[Directions]
Every line with the string "primary" in it belongs in your answer, so copy them all from the data.

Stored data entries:
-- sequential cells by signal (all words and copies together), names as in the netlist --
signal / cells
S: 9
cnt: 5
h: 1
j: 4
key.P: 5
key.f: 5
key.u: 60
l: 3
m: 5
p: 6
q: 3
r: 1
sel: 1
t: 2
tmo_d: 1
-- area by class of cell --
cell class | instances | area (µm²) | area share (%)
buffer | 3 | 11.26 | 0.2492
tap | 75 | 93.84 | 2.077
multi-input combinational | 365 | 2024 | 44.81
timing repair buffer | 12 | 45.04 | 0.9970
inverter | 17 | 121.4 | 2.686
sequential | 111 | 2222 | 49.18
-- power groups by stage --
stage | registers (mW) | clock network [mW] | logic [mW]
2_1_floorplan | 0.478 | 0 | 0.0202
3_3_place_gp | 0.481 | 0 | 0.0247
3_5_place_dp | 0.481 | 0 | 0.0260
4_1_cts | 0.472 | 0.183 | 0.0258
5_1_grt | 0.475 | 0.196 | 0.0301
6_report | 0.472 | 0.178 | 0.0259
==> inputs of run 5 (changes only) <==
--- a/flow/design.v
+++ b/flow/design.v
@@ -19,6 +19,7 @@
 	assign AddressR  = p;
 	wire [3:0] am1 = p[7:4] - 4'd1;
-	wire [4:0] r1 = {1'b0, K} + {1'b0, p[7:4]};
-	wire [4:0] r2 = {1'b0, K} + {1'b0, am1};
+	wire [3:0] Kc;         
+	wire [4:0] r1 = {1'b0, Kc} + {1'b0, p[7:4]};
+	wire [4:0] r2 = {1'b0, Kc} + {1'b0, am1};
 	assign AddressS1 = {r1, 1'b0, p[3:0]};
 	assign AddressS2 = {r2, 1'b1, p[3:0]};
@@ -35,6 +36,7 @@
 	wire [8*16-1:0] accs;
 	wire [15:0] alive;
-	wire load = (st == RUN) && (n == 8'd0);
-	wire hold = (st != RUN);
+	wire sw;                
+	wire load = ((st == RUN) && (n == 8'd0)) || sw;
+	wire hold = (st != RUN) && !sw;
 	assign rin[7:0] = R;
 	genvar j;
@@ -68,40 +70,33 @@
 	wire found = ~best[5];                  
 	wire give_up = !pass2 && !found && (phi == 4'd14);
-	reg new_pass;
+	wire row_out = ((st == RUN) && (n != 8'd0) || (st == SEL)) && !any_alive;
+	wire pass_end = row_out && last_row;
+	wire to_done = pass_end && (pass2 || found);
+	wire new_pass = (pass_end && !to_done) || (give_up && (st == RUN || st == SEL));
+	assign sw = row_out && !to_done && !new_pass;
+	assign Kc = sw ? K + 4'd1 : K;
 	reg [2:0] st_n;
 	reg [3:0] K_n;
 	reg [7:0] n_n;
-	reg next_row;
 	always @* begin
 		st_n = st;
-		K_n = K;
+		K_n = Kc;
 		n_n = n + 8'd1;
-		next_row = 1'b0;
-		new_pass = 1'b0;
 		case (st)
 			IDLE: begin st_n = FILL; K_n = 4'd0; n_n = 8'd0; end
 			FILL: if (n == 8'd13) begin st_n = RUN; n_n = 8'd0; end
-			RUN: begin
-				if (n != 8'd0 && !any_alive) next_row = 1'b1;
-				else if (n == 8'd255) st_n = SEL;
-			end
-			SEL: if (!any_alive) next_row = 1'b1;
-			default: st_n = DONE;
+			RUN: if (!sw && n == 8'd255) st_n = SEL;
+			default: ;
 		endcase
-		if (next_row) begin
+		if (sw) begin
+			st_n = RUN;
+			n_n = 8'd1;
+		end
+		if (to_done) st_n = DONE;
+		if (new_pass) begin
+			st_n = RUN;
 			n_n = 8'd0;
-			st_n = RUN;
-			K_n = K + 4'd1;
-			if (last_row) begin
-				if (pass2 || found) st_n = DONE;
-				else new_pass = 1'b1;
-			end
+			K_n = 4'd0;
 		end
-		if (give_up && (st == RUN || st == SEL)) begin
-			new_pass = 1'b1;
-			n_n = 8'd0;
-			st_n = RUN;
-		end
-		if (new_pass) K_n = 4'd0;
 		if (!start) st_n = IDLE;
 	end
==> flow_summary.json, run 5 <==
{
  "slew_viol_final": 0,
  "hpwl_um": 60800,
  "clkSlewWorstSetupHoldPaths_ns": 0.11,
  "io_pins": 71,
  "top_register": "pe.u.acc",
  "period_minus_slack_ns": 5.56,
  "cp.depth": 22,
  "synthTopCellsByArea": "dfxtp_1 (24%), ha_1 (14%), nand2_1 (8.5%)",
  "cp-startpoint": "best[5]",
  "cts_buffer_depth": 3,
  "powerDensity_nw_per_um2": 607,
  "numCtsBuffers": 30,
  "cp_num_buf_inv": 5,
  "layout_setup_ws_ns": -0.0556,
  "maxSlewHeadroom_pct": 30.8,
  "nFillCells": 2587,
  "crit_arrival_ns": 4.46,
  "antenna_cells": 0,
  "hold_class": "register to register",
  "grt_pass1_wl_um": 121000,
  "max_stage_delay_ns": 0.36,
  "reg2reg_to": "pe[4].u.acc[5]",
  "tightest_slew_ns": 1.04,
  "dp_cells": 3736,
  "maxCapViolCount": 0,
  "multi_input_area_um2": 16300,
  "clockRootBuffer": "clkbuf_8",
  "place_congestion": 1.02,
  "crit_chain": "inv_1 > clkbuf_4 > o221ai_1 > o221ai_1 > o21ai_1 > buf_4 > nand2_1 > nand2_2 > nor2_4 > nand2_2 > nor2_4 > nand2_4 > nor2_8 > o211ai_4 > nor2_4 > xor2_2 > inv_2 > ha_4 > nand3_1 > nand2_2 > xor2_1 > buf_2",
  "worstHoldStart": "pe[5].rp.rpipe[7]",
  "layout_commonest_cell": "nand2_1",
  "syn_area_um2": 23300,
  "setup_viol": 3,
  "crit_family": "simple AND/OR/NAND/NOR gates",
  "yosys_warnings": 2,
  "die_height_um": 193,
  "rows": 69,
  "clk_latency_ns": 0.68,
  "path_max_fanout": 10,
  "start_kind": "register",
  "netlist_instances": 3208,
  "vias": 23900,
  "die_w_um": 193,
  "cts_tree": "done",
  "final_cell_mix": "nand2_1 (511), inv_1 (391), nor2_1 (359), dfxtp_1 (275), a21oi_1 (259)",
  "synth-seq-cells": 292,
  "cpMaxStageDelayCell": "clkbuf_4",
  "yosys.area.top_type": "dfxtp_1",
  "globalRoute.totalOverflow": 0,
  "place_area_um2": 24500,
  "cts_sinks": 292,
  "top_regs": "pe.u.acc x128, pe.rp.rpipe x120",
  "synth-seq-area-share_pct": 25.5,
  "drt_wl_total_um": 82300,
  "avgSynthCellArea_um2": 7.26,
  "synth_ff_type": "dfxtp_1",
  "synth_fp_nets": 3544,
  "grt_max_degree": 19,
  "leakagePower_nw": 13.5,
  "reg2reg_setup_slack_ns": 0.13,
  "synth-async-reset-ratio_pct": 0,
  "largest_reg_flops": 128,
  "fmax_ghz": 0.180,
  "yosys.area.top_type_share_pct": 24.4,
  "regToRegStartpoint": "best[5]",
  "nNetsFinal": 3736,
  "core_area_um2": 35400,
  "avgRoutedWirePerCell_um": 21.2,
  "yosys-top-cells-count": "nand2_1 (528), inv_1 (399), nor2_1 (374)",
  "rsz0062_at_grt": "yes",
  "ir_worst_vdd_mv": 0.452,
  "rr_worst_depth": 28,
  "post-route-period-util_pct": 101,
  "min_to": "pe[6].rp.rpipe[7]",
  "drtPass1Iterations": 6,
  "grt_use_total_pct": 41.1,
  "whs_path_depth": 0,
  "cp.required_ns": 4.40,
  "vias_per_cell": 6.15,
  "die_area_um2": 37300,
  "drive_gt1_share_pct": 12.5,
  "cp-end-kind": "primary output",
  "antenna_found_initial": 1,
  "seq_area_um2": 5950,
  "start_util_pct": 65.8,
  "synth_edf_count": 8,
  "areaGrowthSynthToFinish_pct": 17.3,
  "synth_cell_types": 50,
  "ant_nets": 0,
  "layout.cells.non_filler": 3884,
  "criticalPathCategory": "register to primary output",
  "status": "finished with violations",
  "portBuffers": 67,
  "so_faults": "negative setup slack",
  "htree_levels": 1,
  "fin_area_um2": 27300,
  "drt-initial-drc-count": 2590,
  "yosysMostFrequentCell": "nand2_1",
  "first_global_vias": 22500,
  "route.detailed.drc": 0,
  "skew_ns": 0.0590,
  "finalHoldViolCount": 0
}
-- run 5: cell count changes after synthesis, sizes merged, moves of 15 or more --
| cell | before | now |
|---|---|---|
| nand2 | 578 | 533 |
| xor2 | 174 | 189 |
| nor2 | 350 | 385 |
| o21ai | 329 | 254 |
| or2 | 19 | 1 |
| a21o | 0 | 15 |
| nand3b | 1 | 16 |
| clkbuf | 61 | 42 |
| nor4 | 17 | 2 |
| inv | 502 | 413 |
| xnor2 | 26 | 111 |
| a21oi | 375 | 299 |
What follows belongs to an exercise in optimizing a design on an open flow for small area, a short achievable clock period and few clock cycles per item; a production flow would make more cautious choices.
At most, simulation tests tie the RTL to the original design; equivalence was not proved.
The RTL of runs 1 and 2 was laid out without a check of its function.
Power and IR drop assume default switching activity.

==> flow/design.v <==
module svmstorage #(parameter W = 10, parameter DEPTH = 1) (
    input                  clk,
    input                  en,
    input      [W-1:0]     din,
    output     [W-1:0]     tail,
    output     [W-1:0]     pre
);
reg [W-1:0] q [0:DEPTH-1];
integer n;
always @(posedge clk)
    if (en) begin
        q[0] <= din;
        for (n = 1; n < DEPTH; n = n + 1)
            q[n] <= q[n-1];
    end
assign tail = q[DEPTH-1];
assign pre  = q[(DEPTH > 1) ? DEPTH-2 : 0];
endmodule
This design comes from an exercise in tuning for small area on the open sky130 flow, not from production work. Function was checked by simulation only, so behaviour that the tests miss may differ from the original. Power figures rest on the tool's default switching activity, not on a simulated workload.

File: flow/config.mk
export PLATFORM = sky130hd
export DESIGN_NAME = EmbeddedReceiver
export DESIGN_NICKNAME = EmbeddedReceiver
export VERILOG_FILES = /design/flow/design.v
export SDC_FILE = /design/flow/constraint.sdc
export NUM_CORES = 4
export LEC_CHECK = 0
export CAP_MARGIN = 20
export CORE_MARGIN = 2
export CORE_UTILIZATION = 40
export SLEW_MARGIN = 20
File: flow/constraint.sdc
create_clock -name core_clock -period 8.0 [get_ports {clk_i}]
set_input_delay 1.6000 -clock core_clock [delete_from_list [all_inputs] [get_ports {clk_i}]]
set_output_delay 1.6000 -clock core_clock [all_outputs]
set_load 0.01 [all_outputs]
File: flow/design.v
module Decode_3b4b (
      input  [3:0] io_din,
      input   io_comma_in,
      output [2:0] io_dout,
      output  io_error);
  reg [2:0] result;
  reg  error;
  always @ (*) begin
    result = (3'b000);
    error = 1'b0;
    if((! io_comma_in))begin
      case(io_din)
        4'b1011 : begin
          result = (3'b000);
        end
        4'b0100 : begin
          result = (3'b000);
        end
        4'b1001 : begin
          result = (3'b001);
        end
        4'b0101 : begin
          result = (3'b010);
        end
        4'b1100 : begin
          result = (3'b011);
        end
        4'b0011 : begin
          result = (3'b011);
        end
        4'b1101 : begin
          result = (3'b100);
        end
        4'b0010 : begin
          result = (3'b100);
        end
        4'b1010 : begin
          result = (3'b101);
        end
        4'b0110 : begin
          result = (3'b110);
        end
        4'b1110 : begin
          result = (3'b111);
        end
        4'b0001 : begin
          result = (3'b111);
        end
        4'b0111 : begin
          result = (3'b111);
        end
        4'b1000 : begin
          result = (3'b111);
        end
        default : begin
          error = 1'b1;
        end
      endcase
    end else begin
      case(io_din)
        4'b1011 : begin
          result = (3'b000);
        end
        4'b0100 : begin
          result = (3'b000);
        end
        4'b1100 : begin
          result = (3'b011);
        end
        4'b0011 : begin
          result = (3'b011);
        end
        4'b1101 : begin
          result = (3'b100);
        end
        4'b0010 : begin
          result = (3'b100);
        end
        4'b1010 : begin
          result = (3'b101);
        end
        4'b0101 : begin
          result = (3'b101);
        end
        4'b0110 : begin
          result = (3'b110);
        end
        4'b1001 : begin
          result = (3'b110);
        end
        4'b0111 : begin
          result = (3'b111);
        end
        4'b1000 : begin
          result = (3'b111);
        end
        default : begin
          error = 1'b1;
        end
      endcase
    end
  end
  assign io_dout = result;
  assign io_error = error;
endmodule
Source: an optimization exercise on an open RTL-to-GDS flow (aim: a short achievable clock period and few clock cycles). Production flows keep margins and buffers that such runs may drop.
Only simulation tests tie the RTL to the original design; equivalence was not proved.
Power and IR drop assume default switching activity.

`design/flow/run.sh`:
```
#!/bin/bash
# synth_recipe.tcl (not shown) runs the flow's synth.tcl, then flattens the netlist and writes it again
# the make line also repeats each setting of config.mk as NAME=value (left out here)
make -C /OpenROAD-flow-scripts/flow DESIGN_CONFIG=/design/flow/config.mk WORK_HOME=/design/flow/orfs CLKGATE_MAP_FILE= SYNTH_SCRIPT=/design/flow/synth_recipe.tcl finish
```
`design/flow/config.mk`:
```
export PLATFORM = sky130hd
export DESIGN_NAME = pipeline_top
export DESIGN_NICKNAME = pipeline_top
export VERILOG_FILES = /design/flow/design.v
export SDC_FILE = /design/flow/constraint.sdc
export NUM_CORES = 4
export LEC_CHECK = 0
export CAP_MARGIN = 20
export CORE_MARGIN = 2
export CORE_UTILIZATION = 40
export SLEW_MARGIN = 20
```
`design/flow/constraint.sdc`:
```
create_clock -name core_clock -period 10.0 [get_ports {clk}]
set_input_delay 2.0000 -clock core_clock [delete_from_list [all_inputs] [get_ports {clk}]]
set_output_delay 2.0000 -clock core_clock [all_outputs]
set_load 0.01 [all_outputs]
```
Context: an optimization exercise on an open-source flow, tuned for small area. The choices shown serve that exercise and are no tape-out recipe.
Only simulation tests tie the RTL to the original design; equivalence was not proved.

**flow/flow/run.sh**
```bash
#!/bin/bash
# The standard layout (standard.sh, the ORFS flow), with ORFS's own variables set for two steps:
#  - clock tree synthesis without dummy balancing loads, built from clkbuf_8 cells;
#  - port buffering with the smallest buffer cell (every input and output still gets a buffer).
# The full ORFS output goes to standard.log in this folder (per-step logs under orfs/logs).
export CTS_ARGS="-sink_clustering_enable -repair_clock_nets -dont_use_dummy_load -buf_list sky130_fd_sc_hd__clkbuf_8"
export BUFFER_PORTS_ARGS="-buffer_cell sky130_fd_sc_hd__buf_1"
bash standard.sh > standard.log 2>&1
```
**flow/constraint.sdc**
```tcl
create_clock -name core_clock -period 5.0 [get_ports {clk}]
set_input_delay 1.0000 -clock core_clock [delete_from_list [all_inputs] [get_ports {clk}]]
set_output_delay 1.0000 -clock core_clock [all_outputs]
set_load 0.01 [all_outputs]
```
**flow/config.mk**
```make
export PLATFORM = sky130hd
export DESIGN_NAME = total_fir
export DESIGN_NICKNAME = total_fir
export VERILOG_FILES = /design/flow/design.v
export SDC_FILE = /design/flow/constraint.sdc
export NUM_CORES = 4
export LEC_CHECK = 0
export CAP_MARGIN = 20
export CORE_MARGIN = 2
export CORE_UTILIZATION = 60
export SLEW_MARGIN = 20
export SYNTH_HIERARCHICAL = 1
export SYNTH_MINIMUM_KEEP_SIZE = 0
```
**flow/standard.sh**
```bash
#!/bin/bash
# synth_recipe.tcl (not shown) runs the flow's synth.tcl, then flattens the netlist and writes it again
# the make line also repeats each setting of config.mk as NAME=value (left out here)
make -C /OpenROAD-flow-scripts/flow DESIGN_CONFIG=/design/flow/config.mk WORK_HOME=/design/flow/orfs CLKGATE_MAP_FILE= SYNTH_SCRIPT=/design/flow/synth_recipe.tcl "${@:-finish}"
```
Background: an optimization exercise with open tools, aiming at small area, a short achievable clock period and few clock cycles per item. Do not read the settings as production practice.
RTL that was checked went through simulation tests only; none was proved equivalent to the original.
No activity file was given, so power comes from the tool's default toggle rates.

run 1:
## booth_multiplier
module booth_multiplier(clk, reset_n, multiplier, multiplicand, op_start, op_clear, op_done, result);
clock: 6.0 ns
lec_check: 0
cap_margin: 20
core_margin: 2
core_utilization: 40
setup_slack_margin: 3.6
slew_margin: 20
tns_end_percent: 5
standard.sh (not shown) runs the stock make flow with config.mk's settings and CLKGATE_MAP_FILE= SYNTH_SCRIPT=/design/flow/synth_recipe.tcl, a recipe that flattens the netlist after the stock synthesis.
==> flow/flow/run.sh <==
#!/bin/bash
# Standard ORFS layout, with the port buffers made of the smallest buffer cell.
set -euo pipefail
cd "$(dirname "$0")/.."
bash standard.sh 'BUFFER_PORTS_ARGS=-buffer_cell sky130_fd_sc_hd__buf_1' finish > standard_flow.log 2>&1
Run 1 was carried through to the last stage, and its layout satisfied the timing, DRC and antenna checks.
Input changes introduced in run 2 (baseline for comparison: run 1):
# run 1
export LEC_CHECK = 0
export CAP_MARGIN = 20
export CORE_MARGIN = 2
export CORE_UTILIZATION = 40
export SETUP_SLACK_MARGIN = 3.6
export SLEW_MARGIN = 20
export TNS_END_PERCENT = 5
create_clock -name core_clock -period 6.0 [get_ports {clk}]
# run 2
export LEC_CHECK = 0
export CAP_MARGIN = 20
export CORE_MARGIN = 2
export CORE_UTILIZATION = 40
export CTS_BUF_LIST = sky130_fd_sc_hd__clkbuf_4 sky130_fd_sc_hd__clkbuf_8
export SLEW_MARGIN = 20
create_clock -name core_clock -period 6.0 [get_ports {clk}]
### Flow results
On aggregate routed wire length, run 2 does better than run 1.
Relative to run 1, the final cell area reported for run 2 is lower.
| sequential cell fraction of total power | run 2 vs run 1 | 2.5 points higher |
Compared with run 1, in run 2 final-report setup violation count did not really move; relative contribution of the clock network to total power up 1.4 points; total power draw saw a decrease; via count decreased by 1340 relative to the old numbers.
First-pass GRT wire length for run 2: about 11% down relative to run 1
Per the comparison of run 2 with run 1, non-clock buffer count went down; number of ports placed on the die boundary has remained practically unchanged.
For run 3, these inputs were changed with respect to run 2:
# run 2
export LEC_CHECK = 0
export CAP_MARGIN = 20
export CORE_MARGIN = 2
export CORE_UTILIZATION = 40
export CTS_BUF_LIST = sky130_fd_sc_hd__clkbuf_4 sky130_fd_sc_hd__clkbuf_8
export SLEW_MARGIN = 20
create_clock -name core_clock -period 6.0 [get_ports {clk}]
# run 3
export LEC_CHECK = 0
export CAP_MARGIN = 20
export CORE_MARGIN = 2
export CORE_UTILIZATION = 40
export SETUP_SLACK_MARGIN = 2.8
export SLEW_MARGIN = 20
export TNS_END_PERCENT = 5
create_clock -name core_clock -period 6.0 [get_ports {clk}]
- Diff run 2 -> run 3: worst setup slack increased 0.79 ns, critical path depth grew by 1.
- Of run 3 and run 2, it is run 3 that has the higher proportion of total power due to net switching.
- Run 3 against run 2: clock latency of the later-clocked register in the worst-skew pair -0.08 ns, part of the power in combinational logic +2.6 points.
- Compared with run 2, run 3 degrades routed wire length.
Changes in run 4 relative to run 3:
# run 3
export LEC_CHECK = 0
export CAP_MARGIN = 20
export CORE_MARGIN = 2
export CORE_UTILIZATION = 40
export SETUP_SLACK_MARGIN = 2.8
export SLEW_MARGIN = 20
export TNS_END_PERCENT = 5
create_clock -name core_clock -period 6.0 [get_ports {clk}]
# run 4
export LEC_CHECK = 0
export CAP_MARGIN = 20
export CORE_MARGIN = 2
export CORE_UTILIZATION = 40
export SETUP_SLACK_MARGIN = 2.2
export SLEW_MARGIN = 20
export TNS_END_PERCENT = 5
create_clock -name core_clock -period 6.0 [get_ports {clk}]
Findings:
Run 4 was carried through to the last stage, and its layout satisfied the timing, DRC and antenna checks.
Delta (run 4 minus run 3): cell area after layout down about 4.3%, total power divided by cell area increased by about 0.6% relative to the old numbers.
The part of the total power dissipated in the clock network in run 4 sits 0.4 points above the value recorded for run 3.
No functional check of the RTL was part of any run of this note.

middle:
Another version of the RTL of booth_multiplier (not shown whole).
Size in the first run: ~2500 cells after synthesis, roughly 230 flip-flops.
==> flow/config.mk <==
export PLATFORM = sky130hd
export DESIGN_NAME = booth_multiplier
export DESIGN_NICKNAME = booth_multiplier
export VERILOG_FILES = /design/flow/design.v
export SDC_FILE = /design/flow/constraint.sdc
export NUM_CORES = 4
export LEC_CHECK = 0
export CAP_MARGIN = 20
export CORE_MARGIN = 2
export CORE_UTILIZATION = 40
export SETUP_SLACK_MARGIN = 3.1
export SLEW_MARGIN = 20
export SYNTH_HIERARCHICAL = 1
export TNS_END_PERCENT = 5
==> flow/constraint.sdc <==
create_clock -name core_clock -period 6.0 [get_ports {clk}]
set_input_delay 1.2000 -clock core_clock [delete_from_list [all_inputs] [get_ports {clk}]]
set_output_delay 1.2000 -clock core_clock [all_outputs]
set_load 0.01 [all_outputs]
Scripts as last shown in full above: flow/flow/run.sh
middle finished end to end and its layout was clean on timing, DRC and antenna.
Testbench counts of middle, summed over its fixed seeds: cycles 5,632, items 512.
The inputs of west differ from those of middle as listed below.
- an added CTS_CLUSTER_DIAMETER of 70
- a change of SETUP_SLACK_MARGIN from 3.1 to 3.2
- an added CTS_CLUSTER_SIZE of 24
Results
- west ended up with a higher combinational group share of total power than middle did.
- Between west and middle, the difference in layout net count is negligible.
- Clock group share of total power: west < middle
- Taking middle as the reference, in west switching power summed over all nets shows no meaningful change, sum of routed wire length over all layers shows a reduction of 0.48%, number of sequential cells in the layout shows no meaningful change.
- Delta (west minus middle): source-to-sink clock delay at the later pin of the worst-skew pair held steady; clock buffer count in the final layout shrank by about 17%; filler cell count shrank by 21; mean routed wirelength per cell held steady.
- Compared with middle, west has less setup slack.

==> separate check: timing with driven ports <==
No port has a modelled driver above. Below, the same layouts with a new extraction and two added sets of constraints.
Step 1: set_driving_cell puts a clkbuf_16 on clk and a buf_2 on each other input, an assumption about the parent block.
Step 2, shift: input delay + t, output delay - t, t = (earliest + latest rising clock arrival at the registers) / 2. This alone moves slack from input paths to output paths.
a / b / c = no drivers / after step 1 / after step 2; a / b = the first two.
run | t (ns) | slack for setup (ns) | hold WS [ns] | latest minus earliest clock arrival (ns) | worst data-port slew with drivers (ns)
run 1 | 0.645 | 2.770 / 2.770 / 2.770 | 0.495 / 0.467 / 0.495 | 0.025 / 0.025 | 0.09
run 2 | 0.714 | 1.971 / 1.971 / 1.971 | 0.481 / 0.501 / 0.501 | 0.056 / 0.057 | 0.11
run 3 | 0.644 | 2.763 / 2.763 / 2.763 | 0.493 / 0.493 / 0.493 | 0.039 / 0.040 | 0.13
run 4 | 0.634 | 2.125 / 2.125 / 2.125 | 0.489 / 0.489 / 0.489 | 0.032 / 0.032 | 0.11
middle | 0.635 | 2.820 / 2.840 / 2.205 | 0.511 / 0.511 / 0.511 | 0.015 / 0.015 | 0.08
west | 0.628 | 2.811 / 2.821 / 2.202 | 0.511 / 0.511 / 0.511 | 0.039 / 0.038 | 0.08
After both steps every run listed still meets setup and hold. For middle, which loses most, drivers alone change the setup slack by +0.020 ns; drivers and shift together by -0.615 ns.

[Task answer]
  "cp-end-kind": "primary output",
  "criticalPathCategory": "register to primary output",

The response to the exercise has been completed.